Recorded information:
——————

Context: an optimization exercise on an open-source flow, tuned for small area, a short achievable clock period and few clock cycles per item. The choices shown serve that exercise and are no tape-out recipe.
The RTL was checked by simulation tests, not by an equivalence proof against the original design.

## v13
## attn_score_top
module attn_score_top (
    input  logic               clk,
    input  logic               rst_n,
    input  logic               in_valid,
    input  attn_pkg::qk_pair_s in_pair,
    input  logic               causal_en,
    input  logic               out_credit,
    output logic               in_credit,
    output logic               out_valid,
    output attn_pkg::score_s   out_score
);
Size: roughly 8500 cells after synthesis, ~570 I/O pins, ~88000 sq um of cells after synthesis.
export LEC_CHECK = 0
export CAP_MARGIN = 20
export CORE_MARGIN = 2
export CORE_UTILIZATION = 40
export CTS_CLUSTER_DIAMETER = 150
export CTS_CLUSTER_SIZE = 20
export PLACE_DENSITY = 0.72
export SLEW_MARGIN = 20
export SYNTH_HIERARCHICAL = 1
export SYNTH_MINIMUM_KEEP_SIZE = 0
create_clock -name core_clock -period 135.0 [get_ports {clk}]
standard.sh (not shown) runs the stock make flow with config.mk's settings and CLKGATE_MAP_FILE= SYNTH_SCRIPT=/design/flow/synth_recipe.tcl, a recipe that flattens the netlist after the stock synthesis.
==> flow/flow/run.sh <==
#!/bin/bash
# Standard layout with one change: the input and output port buffers are
# sky130_fd_sc_hd__buf_1 instead of the flow's default buffer cell.
set -euo pipefail
export BUFFER_PORTS_ARGS="-buffer_cell sky130_fd_sc_hd__buf_1"
bash standard.sh > standard_flow.log 2>&1
Testbench counts of v13, summed over its fixed seeds: cycles 1,944, items 1,920.
What v30 does differently from v13 at the input level:
Settings: a deleted CTS_CLUSTER_SIZE that had been 20; a deleted PLACE_DENSITY that had been 0.72; a deleted CTS_CLUSTER_DIAMETER that had been 150.
Findings:
Comparing v13 and v30, utilization is higher on v30. Per the comparison of v30 with v13, number of clock-tree buffers in the layout now larger, logic depth of the worst setup path including buffers barely changed.
Setup changes, v30 to v10
Settings: CTS_CLUSTER_SIZE: unset -> 20; CTS_CLUSTER_DIAMETER: unset -> 150.
==> comparison <==
v30 → v10: final critical-path required period fell by 0.046 ns; setup slack grew by 0.046 ns. Relative to v30, worst hold slack has gone up in v10. v10 packs its core looser than v30.
For v45, these inputs were changed with respect to v10:
Settings: a deleted CTS_CLUSTER_SIZE that had been 20; a change of CAP_MARGIN from 20 to 10; a change of SLEW_MARGIN from 20 to 10; a deleted CTS_CLUSTER_DIAMETER that had been 150.
Notes after the runs:
- ~same met1 demand-to-capacity share in global routing in v10 and v45
- Re final setup violation count: no difference whatsoever between v45 and v10.
- v45 vs v10: TritonCTS buffer count up by more than half
- [compare] base=v10 new=v45: clock slew seen by the registers of the worst setup and hold paths shrank by 0.02 ns.
The following lists how v16 was set up differently from v45:
Settings: an added CTS_CLUSTER_DIAMETER of 150; an added CTS_CLUSTER_SIZE of 20.
==> comparison <==
In terms of fmax, v16 and v45 differ only marginally.
Taking v45 as the reference, in v16 final worst clock skew shows a reduction of 0.0058 ns; final critical path time including I/O delays and setup shows a reduction of 0.045 ns.
Between v45 and v16, the global-route usage figures differ only marginally.
This design comes from an exercise in tuning for small area and a short achievable clock period on the open sky130 flow, not from production work. Where RTL was checked, it was by simulation tests only, not by an equivalence proof against the original. No activity file was given, so power comes from the tool's default toggle rates.

==> flow/design.v (excerpt) <==
module packet_switch
#(
    parameter int FIFO_DEPTH = 32,
    parameter int MAX_PKT    = 16,
    parameter int GAP_CYCLES = 4
) (
    input  logic                  clk,
    input  logic                  reset_b,
    input  logic                  i_wb_cyc,
    input  logic                  i_wb_stb,
    input  logic                  i_wb_we,
    input  logic [1:0]            i_wb_adr,
    input  logic [7:0]            i_wb_dat,
    output logic                  o_wb_ack,
    output logic [7:0]            o_wb_dat,
    input  logic                  i_valid,
    input  logic [7:0]            i_data,
    output logic                  o_stall,
    output logic [switch_pkg::NUM_PORTS-1:0]  o_port_valid,
    output logic [switch_pkg::NUM_PORTS-1:0]  o_port_last,
    output logic [switch_pkg::NUM_PORTS*8-1:0] o_port_data,
    input  logic [switch_pkg::NUM_PORTS-1:0]  i_read
);
Settings: LEC_CHECK=0, CAP_MARGIN=20, CORE_MARGIN=2, CORE_UTILIZATION=55, CTS_CLUSTER_DIAMETER=100, CTS_CLUSTER_SIZE=25, PLACE_DENSITY=0.7, SETUP_SLACK_MARGIN=2.4, SLEW_MARGIN=20; clock period 4.4 ns.
run.sh (not shown) runs the stock make flow with config.mk's settings and CLKGATE_MAP_FILE= SYNTH_SCRIPT=/design/flow/synth_recipe.tcl, a recipe that flattens the netlist after the stock synthesis.
The starting point completed with no timing, DRC or antenna violations.
Next try:
CORE_UTILIZATION = 40   (was 55)
CTS_CLUSTER_DIAMETER = default   (was 100)
CTS_CLUSTER_SIZE = default   (was 25)
PLACE_DENSITY = default   (was 0.7)
SETUP_SLACK_MARGIN = 2.3   (was 2.4)
The new run went through all stages and came out clean.
Power is higher by about 23%.
Routed wire length increases by about 1.3%.
Flip-flop and latch count does not change.
Hold slack loses 80 ps.
Next try:
CORE_UTILIZATION = 65   (was 40)
CTS_CLUSTER_DIAMETER = 100   (was default)
CTS_CLUSTER_SIZE = 25   (was default)
PLACE_DENSITY = 0.8   (was default)
Result:
- global-route usage rose by 11 points
- sequential power stays flat
- setup slack degrades by 26 ps
- synthesized cell count does not change
- cell area goes down by 6.5%

---

The RTL this note starts from:
==> flow/design.v <==
package switch_pkg;
    localparam int NUM_PORTS = 4;            
    typedef logic [7:0] byte_t;              
    typedef logic [1:0] port_idx_t;          
    typedef struct packed {
        logic      cyc;                      
        logic      stb;                      
        logic      we;                       
        port_idx_t adr;                      
        byte_t     dat;                      
    } wb_req_t;
    typedef struct packed {
        logic  ack;                          
        byte_t dat;                          
    } wb_rsp_t;
    typedef struct packed {
        logic  eop;
        byte_t data;
    } fifo_entry_t;
    typedef struct packed {
        logic  valid;                        
        logic  last;                         
        byte_t data;
    } port_out_t;
    typedef enum logic {RT_IDLE, RT_PAYLOAD} router_state_e;
    typedef enum logic [1:0] {EG_IDLE, EG_SEND, EG_GAP} egress_state_e;
endpackage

——————

What is being asked:
Identify the lines of the entries containing the string "only". Copy each such line.

Written answer:
In terms of fmax, v16 and v45 differ only marginally.
Between v45 and v16, the global-route usage figures differ only marginally.
This design comes from an exercise in tuning for small area and a short achievable clock period on the open sky130 flow, not from production work. Where RTL was checked, it was by simulation tests only, not by an equivalence proof against the original. No activity file was given, so power comes from the tool's default toggle rates.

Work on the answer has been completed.